Software giant pioneers “mixed reality” with improved headset for industrial field workers and commercial customers.

At a keynote on Sunday evening at MWC2019, Alex Kipman who had headed up the HoloLens work from the start a decade ago said, “A lot of technology is a displacer of jobs…Devices like HoloLens are enablers of jobs. They give people superpowers at work that they didn’t have before.”

The initial iteration of HoloLens in 2016 enabled holograms to be accurately placed on physical objects, unlike the virtual reality products being developed by Facebook, Sony and others, which created an entirely imagined, virtual world, which have not captured the publics’ imagination.

Too bulky, too limited, but…

Despite complaints about the headset being too bulky and having too limited a field of vision, HoloLens has been adopted by staff in industrial environments whose jobs do not enable them to sit at a computer. Instead the computer is integrated into the wireless headset, allowing field engineers to move about freely and use both hands while communicating with remote office staff.

Lift-maker Thyssenkrupp has kitted out its repair engineers with HoloLens so they can view schematics inside the display in the elevator and be in contact with colleagues in the office. According to Thyssenkrupp, this has radically cut down repair times.

Strategically patient

Kipman commented, “You don’t get to do custom silicon in less than 36 months for less than a few hundred million dollars…Very few VCs are that patient. We are strategically patient on mixed reality.”

The new HoloLens 2, will be commercially available later this year for $3,500, with a new optical system, developed by Microsoft, and is with more than double the viewing screen, although the front visor is smaller and the processor has been shifted to the back. Qualcomm’s Snapdragon chip, commonly used in new smartphones, has displaced Intel’s silicon.

The new headset also has software bundled into it, developed by Microsoft, for the most likely use cases – like remote assistance for field workers and streaming 3D graphics from the cloud.

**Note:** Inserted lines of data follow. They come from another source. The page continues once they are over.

File: src/rtl/syscall_ctrl.sv
// syscall_ctrl: stall-and-service engine for SYSCALL (print_string, print_char, exit).
// Latency: print_char finishes in 3 cycles; print_string takes 1 + per word (fetch wait + 1)
//          + one EMIT cycle per byte examined + 1 DONE cycle.
// Backpressure: mem_req/mem_addr held until mem_ack; cons_valid/cons_data held until cons_ready.
//
// Ports:
//   clk, rst_n                - clock, asynchronous active-low reset
//   syscall, vreg, areg       - decoder request level, $v0 service code, $a0 argument
//   mem_req/addr/rdata/ack    - word-aligned data-memory read port
//   cons_valid/data/ready     - byte-wide console output handshake
//   stall (combinational)     - freeze PC/pipeline while a service is in progress
//   done, err                 - one-cycle completion pulse, error flag alongside done
//   halt                      - sticky exit indication, cleared only by reset
module syscall_ctrl #(
  parameter int unsigned MAX_LEN = 256
) (
  input  logic        clk,
  input  logic        rst_n,
  input  logic        syscall,
  input  logic [31:0] vreg,
  input  logic [31:0] areg,
  output logic        mem_req,
  output logic [31:0] mem_addr,
  input  logic [31:0] mem_rdata,
  input  logic        mem_ack,
  output logic        cons_valid,
  output logic [7:0]  cons_data,
  input  logic        cons_ready,
  output logic        stall,
  output logic        done,
  output logic        halt,
  output logic        err
);

  // Byte counter must hold MAX_LEN itself; keep at least 9 bits.
  localparam int CW = ($clog2(MAX_LEN + 1) > 9) ? $clog2(MAX_LEN + 1) : 9;
  localparam logic [CW-1:0] MAX_CNT = CW'(MAX_LEN);

  localparam logic [2:0] S_IDLE  = 3'd0;
  localparam logic [2:0] S_CHAR  = 3'd1;
  localparam logic [2:0] S_FETCH = 3'd2;
  localparam logic [2:0] S_EMIT  = 3'd3;
  localparam logic [2:0] S_DONE  = 3'd4;
  localparam logic [2:0] S_HALT  = 3'd5;

  localparam logic [31:0] SVC_PRINT_STR  = 32'd4;
  localparam logic [31:0] SVC_EXIT       = 32'd10;
  localparam logic [31:0] SVC_PRINT_CHAR = 32'd11;

  logic [2:0]    state_q, state_d;
  // ptr_q doubles as the latched $a0: string pointer for print_string,
  // character in [7:0] for print_char.
  logic [31:0]   ptr_q, ptr_d;
  logic [CW-1:0] cnt_q, cnt_d;
  logic [31:0]   word_q, word_d;
  logic          eflag_q, eflag_d;

  logic          mem_req_q, mem_req_d;
  logic [31:0]   mem_addr_q, mem_addr_d;
  logic          cons_valid_q, cons_valid_d;
  logic [7:0]    cons_data_q, cons_data_d;
  logic          done_q, done_d;
  logic          err_q, err_d;
  logic          halt_q, halt_d;

  logic [7:0]    byte_cur;
  logic [7:0]    byte_nxt;

  // Big-endian byte lane select: offset 0 is the most significant byte.
  function automatic logic [7:0] pick_byte(input logic [31:0] w, input logic [1:0] sel);
    logic [7:0] b;
    case (sel)
      2'd0:    b = w[31:24];
      2'd1:    b = w[23:16];
      2'd2:    b = w[15:8];
      default: b = w[7:0];
    endcase
    return b;
  endfunction

  assign byte_cur = pick_byte(word_q, ptr_q[1:0]);

  // Next-state logic.
  always_comb begin
    state_d = state_q;
    ptr_d   = ptr_q;
    cnt_d   = cnt_q;
    word_d  = word_q;
    eflag_d = eflag_q;
    case (state_q)
      S_IDLE: begin
        if (syscall) begin
          ptr_d   = areg;
          cnt_d   = '0;
          eflag_d = 1'b0;
          case (vreg)
            SVC_PRINT_STR:  state_d = S_FETCH;
            SVC_PRINT_CHAR: state_d = S_CHAR;
            SVC_EXIT:       state_d = S_HALT;
            default: begin
              state_d = S_DONE;
              eflag_d = 1'b1;
            end
          endcase
        end
      end
      S_CHAR: begin
        if (cons_ready) state_d = S_DONE;
      end
      S_FETCH: begin
        if (mem_ack) begin
          word_d  = mem_rdata;
          state_d = S_EMIT;
        end
      end
      S_EMIT: begin
        // NUL check comes before the length check so that a string of exactly
        // MAX_LEN characters followed by NUL completes without error.
        if (byte_cur == 8'h00) begin
          state_d = S_DONE;
        end else if (cnt_q == MAX_CNT) begin
          state_d = S_DONE;
          eflag_d = 1'b1;
        end else if (cons_ready) begin
          ptr_d = ptr_q + 32'd1;
          cnt_d = cnt_q + CW'(1);
          if (ptr_d[1:0] == 2'b00) state_d = S_FETCH;
        end
      end
      S_DONE:  state_d = S_IDLE;
      S_HALT:  state_d = S_HALT;
      default: state_d = S_IDLE;
    endcase
  end

  // Outputs are registered: derive them from the state being entered so they
  // line up with that state in the following cycle.
  assign byte_nxt = pick_byte(word_d, ptr_d[1:0]);

  always_comb begin
    mem_req_d    = (state_d == S_FETCH);
    mem_addr_d   = mem_addr_q;
    cons_valid_d = 1'b0;
    cons_data_d  = cons_data_q;
    done_d       = (state_d == S_DONE);
    err_d        = (state_d == S_DONE) && eflag_d;
    halt_d       = (state_d == S_HALT);
    if (state_d == S_FETCH) mem_addr_d = {ptr_d[31:2], 2'b00};
    if (state_d == S_CHAR) begin
      cons_valid_d = 1'b1;
      cons_data_d  = ptr_d[7:0];
    end else if (state_d == S_EMIT) begin
      cons_valid_d = (byte_nxt != 8'h00) && (cnt_d != MAX_CNT);
      cons_data_d  = byte_nxt;
    end
  end

  always_ff @(posedge clk or negedge rst_n) begin
    if (!rst_n) begin
      state_q      <= S_IDLE;
      ptr_q        <= '0;
      cnt_q        <= '0;
      word_q       <= '0;
      eflag_q      <= 1'b0;
      mem_req_q    <= 1'b0;
      mem_addr_q   <= '0;
      cons_valid_q <= 1'b0;
      cons_data_q  <= '0;
      done_q       <= 1'b0;
      err_q        <= 1'b0;
      halt_q       <= 1'b0;
    end else begin
      state_q      <= state_d;
      ptr_q        <= ptr_d;
      cnt_q        <= cnt_d;
      word_q       <= word_d;
      eflag_q      <= eflag_d;
      mem_req_q    <= mem_req_d;
      mem_addr_q   <= mem_addr_d;
      cons_valid_q <= cons_valid_d;
      cons_data_q  <= cons_data_d;
      done_q       <= done_d;
      err_q        <= err_d;
      halt_q       <= halt_d;
    end
  end

  // Combinational so the SYSCALL decode cycle itself already freezes the PC.
  assign stall = ((state_q == S_IDLE) && syscall) ||
                 (state_q == S_CHAR) || (state_q == S_FETCH) ||
                 (state_q == S_EMIT) || (state_q == S_HALT);

  assign mem_req    = mem_req_q;
  assign mem_addr   = mem_addr_q;
  assign cons_valid = cons_valid_q;
  assign cons_data  = cons_data_q;
  assign done       = done_q;
  assign err        = err_q;
  assign halt       = halt_q;

endmodule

Key part of the Azure strategy

Paul Miller, Senior Analyst, Forrester, commented, “The hardware for Microsoft’s new HoloLens is impressive…New eye-tracking cameras can be used to scan the wearer’s eye, immediately simplifying user authentication and device configuration, but also creating opportunities to know where the wearer is looking.

“Improvements to the user interface mean that interacting with virtual objects is starting to become more intuitive than it was with the previous version. 
 

“There’s a lot that the new HoloLens can do on its own, but the real power comes when HoloLens – a capable edge computer in its own right – is connected to the cloud. Cloud-based services like remote rendering substantially increase the speed and resolution of mixed reality models and simulations.”

All of which ties in with Microsoft’s vision of linking ‘edge’ devices – whether they are smartphones, computers or headsets – with its Azure cloud computing service.